<file path="src/hdl/assert_macros.svh">
// Assertion macros shared by the rotator RTL.
// No dependencies; define ASSERT_OFF to compile the checks out.
`ifndef ASSERT_MACROS_SVH
`define ASSERT_MACROS_SVH
`ifndef ASSERT_OFF
// same-cycle implication
`define ASSERT_IMPL(name, clk, rst_n, ante, cons, msg) \
  name: assert property (@(posedge clk) disable iff (!rst_n) (ante) |-> (cons)) else $error(msg);
// next-cycle implication
`define ASSERT_NEXT(name, clk, rst_n, ante, cons, msg) \
  name: assert property (@(posedge clk) disable iff (!rst_n) (ante) |=> (cons)) else $error(msg);
`else
`define ASSERT_IMPL(name, clk, rst_n, ante, cons, msg)
`define ASSERT_NEXT(name, clk, rst_n, ante, cons, msg)
`endif
`endif

</file>
<file path="src/hdl/fcpr_pkg.sv">
// Shared constants, types and the quarter-wave sine table of the Clarke/Park rotator.
// No dependencies.
`default_nettype none

package fcpr_pkg;

  localparam int DATA_BITS        = 16;
  localparam int ANGLE_BITS       = 16;
  localparam int SINE_TABLE_DEPTH = 256;
  localparam int TAB_BITS         = $clog2(SINE_TABLE_DEPTH);
  localparam int QUAD_SHIFT       = ANGLE_BITS - 2;
  localparam int ACC_BITS         = 2 * DATA_BITS;

  localparam logic [ANGLE_BITS-1:0] QUARTER_TURN = ANGLE_BITS'(1) << QUAD_SHIFT;

  // 1/sqrt3 in Q16, kept signed for the multiplier
  localparam logic signed [17:0] INV_SQRT3_Q16 = 18'sd37837;
  localparam logic [63:0]        HALF_PI_Q30   = 64'd1686629713;
  localparam longint             SINE_PEAK     = 32767;

  typedef logic signed [DATA_BITS-1:0] sample_t;
  typedef logic signed [ACC_BITS-1:0]  acc_t;
  typedef logic [SINE_TABLE_DEPTH-1:0][DATA_BITS-1:0] sine_tab_t;

  typedef enum logic {
    OP_PARK     = 1'b0,
    OP_INV_PARK = 1'b1
  } op_t;

  localparam sample_t SINE_MAX = sample_t'(SINE_PEAK);

  // Q30 Taylor series up to x^11, truncating at each step, rounded to Q15
  function automatic sine_tab_t build_sine_tab();
    sine_tab_t           tab;
    logic [63:0]         x;
    logic [63:0]         x2;
    logic [63:0]         term;
    logic signed [63:0]  sum;
    logic signed [63:0]  r;
    int                  k;
    tab = '0;
    for (k = 0; k < SINE_TABLE_DEPTH; k++) begin
      x    = (HALF_PI_Q30 * 64'(k)) >> TAB_BITS;
      x2   = (x * x) >> 30;
      term = ((x * x2) >> 30) / 64'd6;
      sum  = $signed(x) - $signed(term);
      term = ((term * x2) >> 30) / 64'd20;
      sum  = sum + $signed(term);
      term = ((term * x2) >> 30) / 64'd42;
      sum  = sum - $signed(term);
      term = ((term * x2) >> 30) / 64'd72;
      sum  = sum + $signed(term);
      term = ((term * x2) >> 30) / 64'd110;
      sum  = sum - $signed(term);
      if (sum < 0) begin
        sum = '0;
      end
      r = (sum * 64'(SINE_PEAK) + 64'sd536870912) >>> 30;
      if (r > 64'(SINE_PEAK)) begin
        r = 64'(SINE_PEAK);
      end
      tab[k] = r[DATA_BITS-1:0];
    end
    return tab;
  endfunction

  // entry for a quarter turn exactly is SINE_MAX and lives outside the table
  localparam sine_tab_t SINE_TAB = build_sine_tab();

endpackage

`default_nettype wire

</file>
<file path="src/hdl/foc_clarke_park_rotator_unit.sv">
// Clarke/Park and inverse Park rotator, Q1.15, five-stage pipeline.
// Depends on fcpr_pkg, fcpr_quarter_sine, fcpr_mac_cell and assert_macros.svh.
//
// Input channel in_*: in_tuser selects the operation (0: Clarke then Park on
// phase currents, 1: inverse Park on d/q voltages); in_tdata carries the two
// samples and the electrical angle (65536 steps per turn).
// Output channel out_*: alpha, beta, d and q in out_tdata, the clip flag in
// out_tuser. With operation 1, d and q echo the inputs.
// Throughput: one item per cycle while out_tready is high; the pipeline is five registered stages
// (table lookup and Clarke multiply, Clarke rounding, two chained MAC cells
// per output lane, rounding and saturation into the output register).
// Each stage has its own valid bit and advances when the stage ahead is empty
// or moving, so bubbles close up while the receiver stalls; in_tready drops
// only once all five stages hold items.
// Reset (rst_n low, synchronous) empties the pipeline; no item is lost or
// duplicated across a stall, and the output holds steady until taken.
`default_nettype none
`include "assert_macros.svh"

module foc_clarke_park_rotator_unit import fcpr_pkg::*; (
  input  logic        clk,
  input  logic        rst_n,
  input  logic        in_tvalid,
  output logic        in_tready,
  input  logic [47:0] in_tdata,   // in_a[15:0], in_b[31:16], angle[47:32]
  input  logic [0:0]  in_tuser,   // op[0]
  output logic        out_tvalid,
  input  logic        out_tready,
  output logic [63:0] out_tdata,  // alpha_out[15:0], beta_out[31:16], d_out[47:32], q_out[63:48]
  output logic [0:0]  out_tuser   // saturated[0]
);

  localparam int SUM_BITS  = DATA_BITS + 2;
  localparam int PROD_BITS = SUM_BITS + $bits(INV_SQRT3_Q16);
  localparam int SAT_BITS  = DATA_BITS + 4;
  localparam int RND_BITS  = ACC_BITS + 1;
  localparam logic signed [SAT_BITS-1:0] SAT_HI = SAT_BITS'((2 ** (DATA_BITS - 1)) - 1);
  localparam logic signed [SAT_BITS-1:0] SAT_LO = -SAT_HI - SAT_BITS'(1);

  typedef struct packed {
    logic    clip;
    sample_t val;
  } sat_t;

  function automatic sat_t sat_word(input logic signed [SAT_BITS-1:0] v);
    sat_t s;
    if (v > SAT_HI) begin
      s.clip = 1'b1;
      s.val  = sample_t'(SAT_HI);
    end else if (v < SAT_LO) begin
      s.clip = 1'b1;
      s.val  = sample_t'(SAT_LO);
    end else begin
      s.clip = 1'b0;
      s.val  = v[DATA_BITS-1:0];
    end
    return s;
  endfunction

  // round-half-up to Q15 of a Q30 sum
  function automatic logic signed [SAT_BITS-1:0] round_q15(input acc_t v);
    logic signed [RND_BITS-1:0] w;
    w = RND_BITS'(v) + RND_BITS'(1 << 14);
    return SAT_BITS'(w >>> 15);
  endfunction

  // stage enables, from the output back
  logic en1, en2, en3, en4, en5;
  logic v1_r, v2_r, v3_r, v4_r, out_tvalid_r;

  assign en5 = !out_tvalid_r || out_tready;
  assign en4 = !v4_r || en5;
  assign en3 = !v3_r || en4;
  assign en2 = !v2_r || en3;
  assign en1 = !v1_r || en2;

  always_ff @(posedge clk) begin
    if (!rst_n) begin
      v1_r         <= 1'b0;
      v2_r         <= 1'b0;
      v3_r         <= 1'b0;
      v4_r         <= 1'b0;
      out_tvalid_r <= 1'b0;
    end else begin
      if (en1) v1_r <= in_tvalid;
      if (en2) v2_r <= v1_r;
      if (en3) v3_r <= v2_r;
      if (en4) v4_r <= v3_r;
      if (en5) out_tvalid_r <= v4_r;
    end
  end

  // ---- stage 1: table lookup, Clarke product
  sample_t                     in_a, in_b;
  logic [ANGLE_BITS-1:0]       in_angle;
  logic [ANGLE_BITS-1:0]       cos_angle;
  sample_t                     sin_nxt, cos_nxt;
  logic signed [SUM_BITS-1:0]  ab_sum;
  logic signed [PROD_BITS-1:0] bprod_nxt;

  assign in_a      = in_tdata[15:0];
  assign in_b      = in_tdata[31:16];
  assign in_angle  = in_tdata[47:32];
  assign cos_angle = in_angle + QUARTER_TURN;

  fcpr_quarter_sine u_sin (
    .angle_i (in_angle),
    .sine_o  (sin_nxt)
  );

  fcpr_quarter_sine u_cos (
    .angle_i (cos_angle),
    .sine_o  (cos_nxt)
  );

  assign ab_sum    = SUM_BITS'(in_a) + (SUM_BITS'(in_b) <<< 1);
  assign bprod_nxt = PROD_BITS'(ab_sum) * PROD_BITS'(INV_SQRT3_Q16);

  op_t                         op1_r;
  sample_t                     a1_r, b1_r, sin1_r, cos1_r;
  logic signed [PROD_BITS-1:0] bprod1_r;

  always_ff @(posedge clk) begin
    if (en1) begin
      op1_r    <= op_t'(in_tuser[0]);
      a1_r     <= in_a;
      b1_r     <= in_b;
      sin1_r   <= sin_nxt;
      cos1_r   <= cos_nxt;
      bprod1_r <= bprod_nxt;
    end
  end

  // ---- stage 2: Clarke beta, rotation operands
  logic signed [PROD_BITS-1:0] brnd;
  sat_t                        beta_sat;
  sample_t                     sgn_sin;

  assign brnd     = bprod1_r + PROD_BITS'(1 << 15);
  assign beta_sat = sat_word(SAT_BITS'(brnd >>> 16));
  // inverse Park flips the sign of the sine terms
  assign sgn_sin  = (op1_r == OP_INV_PARK) ? -sin1_r : sin1_r;

  op_t     op2_r;
  sample_t a2_r, b2_r, y2_r, cos2_r, s2_r, ns2_r, beta2_r;
  logic    bclip2_r;

  always_ff @(posedge clk) begin
    if (en2) begin
      op2_r    <= op1_r;
      a2_r     <= a1_r;
      b2_r     <= b1_r;
      y2_r     <= (op1_r == OP_INV_PARK) ? b1_r : beta_sat.val;
      cos2_r   <= cos1_r;
      s2_r     <= sgn_sin;
      ns2_r    <= -sgn_sin;
      beta2_r  <= beta_sat.val;
      bclip2_r <= beta_sat.clip;
    end
  end

  // ---- stages 3 and 4: two MAC cells per lane
  acc_t lane1_c3, lane2_c3, lane1_c4, lane2_c4;

  fcpr_mac_cell u_lane1_c3 (
    .clk    (clk),
    .en     (en3),
    .acc_in ('0),
    .mul_a  (a2_r),
    .mul_b  (cos2_r),
    .acc_o  (lane1_c3)
  );

  fcpr_mac_cell u_lane2_c3 (
    .clk    (clk),
    .en     (en3),
    .acc_in ('0),
    .mul_a  (y2_r),
    .mul_b  (cos2_r),
    .acc_o  (lane2_c3)
  );

  op_t     op3_r;
  sample_t a3_r, b3_r, y3_r, s3_r, ns3_r, beta3_r;
  logic    bclip3_r;

  always_ff @(posedge clk) begin
    if (en3) begin
      op3_r    <= op2_r;
      a3_r     <= a2_r;
      b3_r     <= b2_r;
      y3_r     <= y2_r;
      s3_r     <= s2_r;
      ns3_r    <= ns2_r;
      beta3_r  <= beta2_r;
      bclip3_r <= bclip2_r;
    end
  end

  fcpr_mac_cell u_lane1_c4 (
    .clk    (clk),
    .en     (en4),
    .acc_in (lane1_c3),
    .mul_a  (y3_r),
    .mul_b  (s3_r),
    .acc_o  (lane1_c4)
  );

  fcpr_mac_cell u_lane2_c4 (
    .clk    (clk),
    .en     (en4),
    .acc_in (lane2_c3),
    .mul_a  (a3_r),
    .mul_b  (ns3_r),
    .acc_o  (lane2_c4)
  );

  op_t     op4_r;
  sample_t a4_r, b4_r, beta4_r;
  logic    bclip4_r;

  always_ff @(posedge clk) begin
    if (en4) begin
      op4_r    <= op3_r;
      a4_r     <= a3_r;
      b4_r     <= b3_r;
      beta4_r  <= beta3_r;
      bclip4_r <= bclip3_r;
    end
  end

  // ---- stage 5: rounding, saturation, output register
  sat_t        r1, r2;
  logic [63:0] out_tdata_nxt, out_tdata_r;
  logic        out_sat_nxt, out_sat_r;

  assign r1 = sat_word(round_q15(lane1_c4));
  assign r2 = sat_word(round_q15(lane2_c4));

  always_comb begin
    case (op4_r)
      OP_PARK: begin
        out_tdata_nxt = {r2.val, r1.val, beta4_r, a4_r};
        out_sat_nxt   = bclip4_r || r1.clip || r2.clip;
      end
      OP_INV_PARK: begin
        out_tdata_nxt = {b4_r, a4_r, r2.val, r1.val};
        out_sat_nxt   = r1.clip || r2.clip;
      end
      default: begin
        out_tdata_nxt = '0;
        out_sat_nxt   = 1'b0;
      end
    endcase
  end

  always_ff @(posedge clk) begin
    if (en5) begin
      out_tdata_r <= out_tdata_nxt;
      out_sat_r   <= out_sat_nxt;
    end
  end

  assign in_tready  = en1;
  assign out_tvalid = out_tvalid_r;
  assign out_tdata  = out_tdata_r;
  assign out_tuser  = out_sat_r;

  // ---- checks
  `ASSERT_IMPL(a_ready_when_empty_out, clk, rst_n, !out_tvalid_r, in_tready, "pipeline blocked with empty output")
  `ASSERT_NEXT(a_stage1_holds, clk, rst_n, v1_r && !en2, v1_r, "stage 1 item dropped under stall")
  `ASSERT_NEXT(a_last_stage_lands, clk, rst_n, v4_r && en5, out_tvalid_r, "MAC result lost at output")
  `ASSERT_IMPL(a_clip_at_rail, clk, rst_n, out_tvalid_r && out_sat_r, out_tdata_r[15:0] == 16'h7fff || out_tdata_r[15:0] == 16'h8000 || out_tdata_r[31:16] == 16'h7fff || out_tdata_r[31:16] == 16'h8000 || out_tdata_r[47:32] == 16'h7fff || out_tdata_r[47:32] == 16'h8000 || out_tdata_r[63:48] == 16'h7fff || out_tdata_r[63:48] == 16'h8000, "clip flag without a railed output")

endmodule

`default_nettype wire

</file>
<file path="src/hdl/fcpr_quarter_sine.sv">
// Sine of a 16-bit angle from the quarter-wave table, quadrant folding included.
// Depends on fcpr_pkg.
`default_nettype none

module fcpr_quarter_sine import fcpr_pkg::*; (
  input  logic [ANGLE_BITS-1:0] angle_i,
  output sample_t               sine_o
);

  logic [1:0]          quad;
  logic [TAB_BITS-1:0] idx;
  logic [TAB_BITS:0]   mir;
  sample_t             mag;

  assign quad = angle_i[ANGLE_BITS-1 -: 2];
  assign idx  = angle_i[QUAD_SHIFT-1 -: TAB_BITS];

  // odd quadrants run the table backwards; top bit set only at the peak
  assign mir = quad[0] ? ((TAB_BITS+1)'(SINE_TABLE_DEPTH) - {1'b0, idx}) : {1'b0, idx};
  assign mag = mir[TAB_BITS] ? SINE_MAX : sample_t'(SINE_TAB[mir[TAB_BITS-1:0]]);

  assign sine_o = quad[1] ? -mag : mag;

endmodule

`default_nettype wire

</file>
<file path="src/hdl/fcpr_mac_cell.sv">
// Multiply-accumulate cell: registers acc_in + mul_a * mul_b, chained to form a dot product.
// Depends on fcpr_pkg.
`default_nettype none

module fcpr_mac_cell import fcpr_pkg::*; (
  input  logic    clk,
  input  logic    en,
  input  acc_t    acc_in,
  input  sample_t mul_a,
  input  sample_t mul_b,
  output acc_t    acc_o
);

  acc_t prod;
  acc_t acc_nxt;
  acc_t acc_r;

  assign prod    = acc_t'(mul_a) * acc_t'(mul_b);
  assign acc_nxt = acc_in + prod;

  always_ff @(posedge clk) begin
    if (en) begin
      acc_r <= acc_nxt;
    end
  end

  assign acc_o = acc_r;

endmodule

`default_nettype wire
</file>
━━━━━━━━━━━━━━━━━━━━━━━━━━━━━━
## Required work
What is needed is an exact copy of the lines from the start of the listing through the line where "localparam int QUAD_SHIFT" sits, please, both end lines included and nothing more.

## Task result
<file path="src/hdl/assert_macros.svh">
// Assertion macros shared by the rotator RTL.
// No dependencies; define ASSERT_OFF to compile the checks out.
`ifndef ASSERT_MACROS_SVH
`define ASSERT_MACROS_SVH
`ifndef ASSERT_OFF
// same-cycle implication
`define ASSERT_IMPL(name, clk, rst_n, ante, cons, msg) \
  name: assert property (@(posedge clk) disable iff (!rst_n) (ante) |-> (cons)) else $error(msg);
// next-cycle implication
`define ASSERT_NEXT(name, clk, rst_n, ante, cons, msg) \
  name: assert property (@(posedge clk) disable iff (!rst_n) (ante) |=> (cons)) else $error(msg);
`else
`define ASSERT_IMPL(name, clk, rst_n, ante, cons, msg)
`define ASSERT_NEXT(name, clk, rst_n, ante, cons, msg)
`endif
`endif

</file>
<file path="src/hdl/fcpr_pkg.sv">
// Shared constants, types and the quarter-wave sine table of the Clarke/Park rotator.
// No dependencies.
`default_nettype none

package fcpr_pkg;

  localparam int DATA_BITS        = 16;
  localparam int ANGLE_BITS       = 16;
  localparam int SINE_TABLE_DEPTH = 256;
  localparam int TAB_BITS         = $clog2(SINE_TABLE_DEPTH);
  localparam int QUAD_SHIFT       = ANGLE_BITS - 2;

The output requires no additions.